衆院予算委員会と参院財政金融委員会は17日、答弁を求めていた中川氏が「病院へ検査に行く」として欠席の意向を示したため、午前中に予定していた委員会開催を取りやめた。担当閣僚の体調を理由に委員会が中止となるのは極めて異例。中川氏は病院で診断書を受け取った後、財務省に入り「午後は予算委員会に出席する」と述べたが、午後0時半過ぎから会見して、辞任の意向を表明した。
「100年に1度といわれる世界経済、金融の危機、あるいは日本の急速な経済の悪化という状況の中で、私は景気回復のために全力を傾注してきたつもり。景気を良くすることに対しての気持ちは非常に強いものを持っている」と悔いもにじませた。

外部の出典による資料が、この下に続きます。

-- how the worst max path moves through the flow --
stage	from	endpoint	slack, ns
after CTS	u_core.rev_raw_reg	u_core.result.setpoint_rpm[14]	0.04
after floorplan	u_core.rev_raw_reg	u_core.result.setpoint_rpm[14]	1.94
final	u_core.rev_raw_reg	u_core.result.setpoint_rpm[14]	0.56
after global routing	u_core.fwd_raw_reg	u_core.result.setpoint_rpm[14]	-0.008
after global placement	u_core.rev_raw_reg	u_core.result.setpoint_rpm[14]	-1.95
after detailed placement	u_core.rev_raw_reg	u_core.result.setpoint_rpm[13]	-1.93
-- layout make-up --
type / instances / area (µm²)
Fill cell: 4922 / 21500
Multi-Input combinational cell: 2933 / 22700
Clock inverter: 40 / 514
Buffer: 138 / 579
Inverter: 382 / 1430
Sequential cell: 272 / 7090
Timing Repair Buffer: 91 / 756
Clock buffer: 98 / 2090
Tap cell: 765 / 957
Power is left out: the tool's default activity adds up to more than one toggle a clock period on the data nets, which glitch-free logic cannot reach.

首相は当初、「体調管理をしっかりして職務に専念してもらいたい」と中川氏を続投させる方針を表明。中川氏も16日夜、「罷免されない限り職務を全うしたい」と語っていた。だが、政府・与党内から予算案審議への影響を懸念する声が高まっていた。麻生内閣での閣僚の辞任は昨年9月に失言問題で辞任した中山成彬前国土交通相に続いて2人目。

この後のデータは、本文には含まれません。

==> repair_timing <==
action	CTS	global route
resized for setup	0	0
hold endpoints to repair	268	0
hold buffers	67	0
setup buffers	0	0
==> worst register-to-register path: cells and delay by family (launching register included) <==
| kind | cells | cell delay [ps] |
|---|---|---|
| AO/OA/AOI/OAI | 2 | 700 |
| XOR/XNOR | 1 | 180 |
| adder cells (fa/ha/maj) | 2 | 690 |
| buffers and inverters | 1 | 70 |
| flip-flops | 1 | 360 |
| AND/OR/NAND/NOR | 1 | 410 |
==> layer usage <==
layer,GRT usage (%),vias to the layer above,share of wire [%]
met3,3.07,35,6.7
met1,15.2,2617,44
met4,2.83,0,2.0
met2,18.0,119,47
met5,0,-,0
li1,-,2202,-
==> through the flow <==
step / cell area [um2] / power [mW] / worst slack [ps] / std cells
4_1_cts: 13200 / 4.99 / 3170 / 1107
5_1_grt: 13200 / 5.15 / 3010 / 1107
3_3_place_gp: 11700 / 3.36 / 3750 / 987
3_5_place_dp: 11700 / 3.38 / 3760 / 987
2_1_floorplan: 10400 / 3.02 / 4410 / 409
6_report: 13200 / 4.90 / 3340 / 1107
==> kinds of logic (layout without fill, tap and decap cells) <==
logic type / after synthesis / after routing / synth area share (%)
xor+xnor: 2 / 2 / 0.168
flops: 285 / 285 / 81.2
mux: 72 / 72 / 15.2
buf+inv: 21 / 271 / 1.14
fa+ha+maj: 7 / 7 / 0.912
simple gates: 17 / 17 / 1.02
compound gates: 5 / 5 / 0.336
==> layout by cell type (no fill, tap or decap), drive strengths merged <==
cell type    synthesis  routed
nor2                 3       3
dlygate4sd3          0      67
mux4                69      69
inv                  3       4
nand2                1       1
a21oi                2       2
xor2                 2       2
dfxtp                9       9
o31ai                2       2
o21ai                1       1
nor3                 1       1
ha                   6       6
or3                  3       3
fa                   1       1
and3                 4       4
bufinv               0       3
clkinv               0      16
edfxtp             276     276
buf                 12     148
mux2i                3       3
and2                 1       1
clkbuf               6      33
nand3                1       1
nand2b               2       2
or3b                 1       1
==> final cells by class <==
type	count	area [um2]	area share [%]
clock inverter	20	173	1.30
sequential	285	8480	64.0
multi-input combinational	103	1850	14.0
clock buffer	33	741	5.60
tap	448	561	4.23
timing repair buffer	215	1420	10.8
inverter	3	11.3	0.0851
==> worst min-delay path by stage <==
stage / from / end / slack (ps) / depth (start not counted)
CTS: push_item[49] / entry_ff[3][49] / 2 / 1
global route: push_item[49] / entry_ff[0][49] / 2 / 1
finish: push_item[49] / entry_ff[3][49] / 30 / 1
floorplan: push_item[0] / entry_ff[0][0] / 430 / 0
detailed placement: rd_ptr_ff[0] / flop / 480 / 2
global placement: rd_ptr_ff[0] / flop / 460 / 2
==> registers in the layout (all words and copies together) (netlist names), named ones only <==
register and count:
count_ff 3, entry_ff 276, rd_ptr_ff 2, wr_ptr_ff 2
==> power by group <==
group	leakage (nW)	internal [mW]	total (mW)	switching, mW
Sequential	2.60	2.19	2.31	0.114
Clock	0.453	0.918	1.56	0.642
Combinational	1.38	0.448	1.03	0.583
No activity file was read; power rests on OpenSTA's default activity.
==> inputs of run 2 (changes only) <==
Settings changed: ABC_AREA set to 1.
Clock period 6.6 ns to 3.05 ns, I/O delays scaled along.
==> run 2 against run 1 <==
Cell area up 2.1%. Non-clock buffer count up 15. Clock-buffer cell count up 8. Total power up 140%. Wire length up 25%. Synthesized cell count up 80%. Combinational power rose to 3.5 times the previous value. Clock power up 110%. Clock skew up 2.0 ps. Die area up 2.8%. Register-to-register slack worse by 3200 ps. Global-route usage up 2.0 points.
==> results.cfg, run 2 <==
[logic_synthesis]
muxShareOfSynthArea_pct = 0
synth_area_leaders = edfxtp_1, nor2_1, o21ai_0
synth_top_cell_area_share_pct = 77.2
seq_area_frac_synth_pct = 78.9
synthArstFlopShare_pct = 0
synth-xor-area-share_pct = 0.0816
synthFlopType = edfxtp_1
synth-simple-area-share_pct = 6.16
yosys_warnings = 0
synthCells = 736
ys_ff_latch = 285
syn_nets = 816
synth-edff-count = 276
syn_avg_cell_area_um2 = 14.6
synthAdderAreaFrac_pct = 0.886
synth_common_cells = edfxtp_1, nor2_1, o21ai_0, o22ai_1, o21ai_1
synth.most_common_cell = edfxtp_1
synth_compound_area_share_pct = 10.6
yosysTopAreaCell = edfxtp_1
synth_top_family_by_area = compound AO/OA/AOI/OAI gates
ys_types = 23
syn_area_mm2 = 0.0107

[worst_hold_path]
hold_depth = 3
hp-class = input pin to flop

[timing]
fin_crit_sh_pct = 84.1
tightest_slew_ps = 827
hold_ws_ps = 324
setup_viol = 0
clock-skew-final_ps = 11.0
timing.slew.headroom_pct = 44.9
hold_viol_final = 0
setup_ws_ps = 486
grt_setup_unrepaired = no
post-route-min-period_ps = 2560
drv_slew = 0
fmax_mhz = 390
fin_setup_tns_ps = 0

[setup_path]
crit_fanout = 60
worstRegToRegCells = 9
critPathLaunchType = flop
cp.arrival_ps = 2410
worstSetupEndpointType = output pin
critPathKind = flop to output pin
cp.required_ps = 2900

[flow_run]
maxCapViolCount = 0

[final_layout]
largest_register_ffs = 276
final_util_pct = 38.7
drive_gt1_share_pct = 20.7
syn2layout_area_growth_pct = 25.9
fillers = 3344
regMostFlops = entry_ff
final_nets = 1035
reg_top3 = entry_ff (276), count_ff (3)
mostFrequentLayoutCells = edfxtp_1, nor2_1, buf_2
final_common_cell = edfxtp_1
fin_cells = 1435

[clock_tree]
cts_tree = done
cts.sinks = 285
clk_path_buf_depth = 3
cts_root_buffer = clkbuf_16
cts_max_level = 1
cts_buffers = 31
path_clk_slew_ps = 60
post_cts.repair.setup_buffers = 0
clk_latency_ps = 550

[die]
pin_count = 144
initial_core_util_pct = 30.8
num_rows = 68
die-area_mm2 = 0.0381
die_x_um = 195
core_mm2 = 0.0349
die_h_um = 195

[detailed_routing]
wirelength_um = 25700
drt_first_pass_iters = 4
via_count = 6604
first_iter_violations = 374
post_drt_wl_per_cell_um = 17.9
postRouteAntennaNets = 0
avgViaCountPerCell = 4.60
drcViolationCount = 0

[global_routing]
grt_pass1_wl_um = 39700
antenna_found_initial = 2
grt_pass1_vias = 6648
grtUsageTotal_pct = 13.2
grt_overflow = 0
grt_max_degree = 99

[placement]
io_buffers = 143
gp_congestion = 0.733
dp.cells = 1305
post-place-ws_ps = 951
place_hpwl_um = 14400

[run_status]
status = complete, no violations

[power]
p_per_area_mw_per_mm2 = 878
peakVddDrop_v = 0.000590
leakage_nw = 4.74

中川氏は、ローマで14日午後に開いた記者会見で、ろれつが回らない状態で受け答えした。同席していた白川方明日銀総裁に対する質問に「何、もう一度言って」と割り込むなど不自然な態度を示し、米ABCテレビのインターネットの記者ブログでは「居眠り運転」との見出しで報じられるなど海外メディアでも酷評された。
16日の衆院財務金融委員会では、野党側が「飲酒が原因ではないか」と追及したが、中川氏は昼食時にワインを「口に含んだ」ことは認めたものの、記者会見前に飲酒したことは否定。原因は、多量の風邪薬をのんだためと説明していた。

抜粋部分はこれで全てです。